Los días transcurrían y, como buen observador, no dejaba de mirar continuamente en mi interior, que era donde me sentía más a gusto. El exterior me parecía superficial y allí no me encontraba a mí mismo como ser. Ahora entiendo, mientras escribo, que los ciclos son para vivirlos y aceptarlos, aunque desde la disconformidad podamos rectificar algunos aspectos. No era fácil, por supuesto, y los que vivisteis aquella época sabréis comprenderme. Pero no debemos rendirnos cuando surgen problemas, porque son obstáculos a superar en nuestra continua y eterna evolución. Mirar atrás no es bueno si nos quedamos anclados en el dolor, como tampoco es bueno mirar al futuro con dolor. Entonces, ¿qué hacer? os preguntaréis. La respuesta es muy sencilla: debemos aprender a vivir el presente eterno.

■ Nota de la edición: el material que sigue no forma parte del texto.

File: src/rtl/ps2_host_tx.sv
// PS/2 host-to-device command transmitter: inhibits the bus, then shifts a byte
// with odd parity out on device-generated clocks and reports ACK/NACK or timeout.
module ps2_host_tx #(
    parameter int INHIBIT_CYC = 1718,
    parameter int TIMEOUT_CYC = 214772,
    parameter int FILTER      = 4
) (
    input  logic       clk,
    input  logic       reset_n,
    input  logic       ps2_clk_in,
    input  logic       ps2_data_in,
    output logic       ps2_clk_oe,
    output logic       ps2_data_oe,
    input  logic       tx_req,
    input  logic [7:0] tx_data,
    output logic       tx_busy,
    output logic       tx_done,
    output logic       tx_err
);

    localparam int TO_W  = 18;
    localparam int INH_W = $clog2(INHIBIT_CYC + 1);
    localparam int FLT_W = $clog2(FILTER + 1);

    typedef enum logic [2:0] {
        IDLE,
        INHIBIT,
        SEND,
        WAIT_IDLE,
        DONE
    } state_t;

    // Line index 0 = clock, 1 = data.
    logic [1:0] raw_lvl;
    logic [1:0] filt_lvl;

    assign raw_lvl = {ps2_data_in, ps2_clk_in};

    generate
        for (genvar gi = 0; gi < 2; gi++) begin : g_line
            logic [1:0]       sync_reg;
            logic [FLT_W-1:0] cnt_reg;
            logic             filt_reg;

            // Level only flips after FILTER consecutive samples disagree with it.
            always_ff @(posedge clk or negedge reset_n) begin
                if (!reset_n) begin
                    sync_reg <= 2'b11;
                    cnt_reg  <= '0;
                    filt_reg <= 1'b1;
                end else begin
                    sync_reg <= {sync_reg[0], raw_lvl[gi]};
                    if (sync_reg[1] == filt_reg) begin
                        cnt_reg <= '0;
                    end else if (cnt_reg == FLT_W'(FILTER - 1)) begin
                        filt_reg <= sync_reg[1];
                        cnt_reg  <= '0;
                    end else begin
                        cnt_reg <= cnt_reg + 1'b1;
                    end
                end
            end

            assign filt_lvl[gi] = filt_reg;
        end
    endgenerate

    logic filt_clk;
    logic filt_data;
    logic clk_prev_reg;
    logic clk_fall;

    assign filt_clk  = filt_lvl[0];
    assign filt_data = filt_lvl[1];
    assign clk_fall  = clk_prev_reg & ~filt_clk;

    state_t           state_reg;
    logic [7:0]       data_reg;
    logic             parity_reg;
    logic             err_reg;
    logic [3:0]       bit_cnt_reg;
    logic [INH_W-1:0] inh_cnt_reg;
    logic [TO_W-1:0]  to_cnt_reg;
    logic             clk_oe_reg;
    logic             data_oe_reg;
    logic             busy_reg;
    logic             done_reg;
    logic             err_out_reg;
    logic             timeout_hit;

    assign timeout_hit = (to_cnt_reg == TO_W'(TIMEOUT_CYC - 1));

    always_ff @(posedge clk or negedge reset_n) begin
        if (!reset_n) begin
            state_reg    <= IDLE;
            data_reg     <= '0;
            parity_reg   <= 1'b0;
            err_reg      <= 1'b0;
            bit_cnt_reg  <= '0;
            inh_cnt_reg  <= '0;
            to_cnt_reg   <= '0;
            clk_oe_reg   <= 1'b0;
            data_oe_reg  <= 1'b0;
            busy_reg     <= 1'b0;
            done_reg     <= 1'b0;
            err_out_reg  <= 1'b0;
            clk_prev_reg <= 1'b1;
        end else begin
            clk_prev_reg <= filt_clk;
            done_reg     <= 1'b0;
            err_out_reg  <= 1'b0;
            case (state_reg)
                IDLE: begin
                    if (tx_req) begin
                        data_reg    <= tx_data;
                        parity_reg  <= ~^tx_data;
                        err_reg     <= 1'b0;
                        bit_cnt_reg <= '0;
                        inh_cnt_reg <= '0;
                        to_cnt_reg  <= '0;
                        clk_oe_reg  <= 1'b1;
                        data_oe_reg <= 1'b0;
                        busy_reg    <= 1'b1;
                        state_reg   <= INHIBIT;
                    end
                end
                DONE: begin
                    busy_reg  <= 1'b0;
                    state_reg <= IDLE;
                end
                default: begin
                    // Timeout wins over every per-state action, including the inhibit count.
                    if (timeout_hit) begin
                        clk_oe_reg  <= 1'b0;
                        data_oe_reg <= 1'b0;
                        err_reg     <= 1'b1;
                        done_reg    <= 1'b1;
                        err_out_reg <= 1'b1;
                        state_reg   <= DONE;
                    end else begin
                        to_cnt_reg <= to_cnt_reg + 1'b1;
                        case (state_reg)
                            INHIBIT: begin
                                inh_cnt_reg <= inh_cnt_reg + 1'b1;
                                if (inh_cnt_reg == INH_W'(INHIBIT_CYC - 2)) begin
                                    data_oe_reg <= 1'b1;
                                end
                                if (inh_cnt_reg == INH_W'(INHIBIT_CYC - 1)) begin
                                    clk_oe_reg  <= 1'b0;
                                    data_oe_reg <= 1'b1;
                                    bit_cnt_reg <= '0;
                                    state_reg   <= SEND;
                                end
                            end
                            SEND: begin
                                // bit_cnt_reg holds the number of falling edges seen so far.
                                if (clk_fall) begin
                                    bit_cnt_reg <= bit_cnt_reg + 1'b1;
                                    if (bit_cnt_reg < 4'd8) begin
                                        data_oe_reg <= ~data_reg[bit_cnt_reg[2:0]];
                                    end else if (bit_cnt_reg == 4'd8) begin
                                        data_oe_reg <= ~parity_reg;
                                    end else if (bit_cnt_reg == 4'd9) begin
                                        data_oe_reg <= 1'b0;
                                    end else begin
                                        err_reg   <= filt_data;
                                        state_reg <= WAIT_IDLE;
                                    end
                                end
                            end
                            WAIT_IDLE: begin
                                clk_oe_reg  <= 1'b0;
                                data_oe_reg <= 1'b0;
                                if (filt_clk && filt_data) begin
                                    done_reg    <= 1'b1;
                                    err_out_reg <= err_reg;
                                    state_reg   <= DONE;
                                end
                            end
                            default: ;
                        endcase
                    end
                end
            endcase
        end
    end

    assign ps2_clk_oe  = clk_oe_reg;
    assign ps2_data_oe = data_oe_reg;
    assign tx_busy     = busy_reg;
    assign tx_done     = done_reg;
    assign tx_err      = err_out_reg;

endmodule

Una de las cosas que me gustaría explicar es que mis padres, aunque eran católicos, no influyeron para nada en mí, ni en ninguno de mis dos hermanos, en temas religiosos. Mi madre decía que creía en Dios. En cambio, mi padre afirmaba que para él tan sólo la fuerza y la energía del sol nos daban la vida; en cierto modo los dos tenían razón. En nuestra familia, los razonamientos siempre eran de respeto hacia los demás y hacia nosotros mismos.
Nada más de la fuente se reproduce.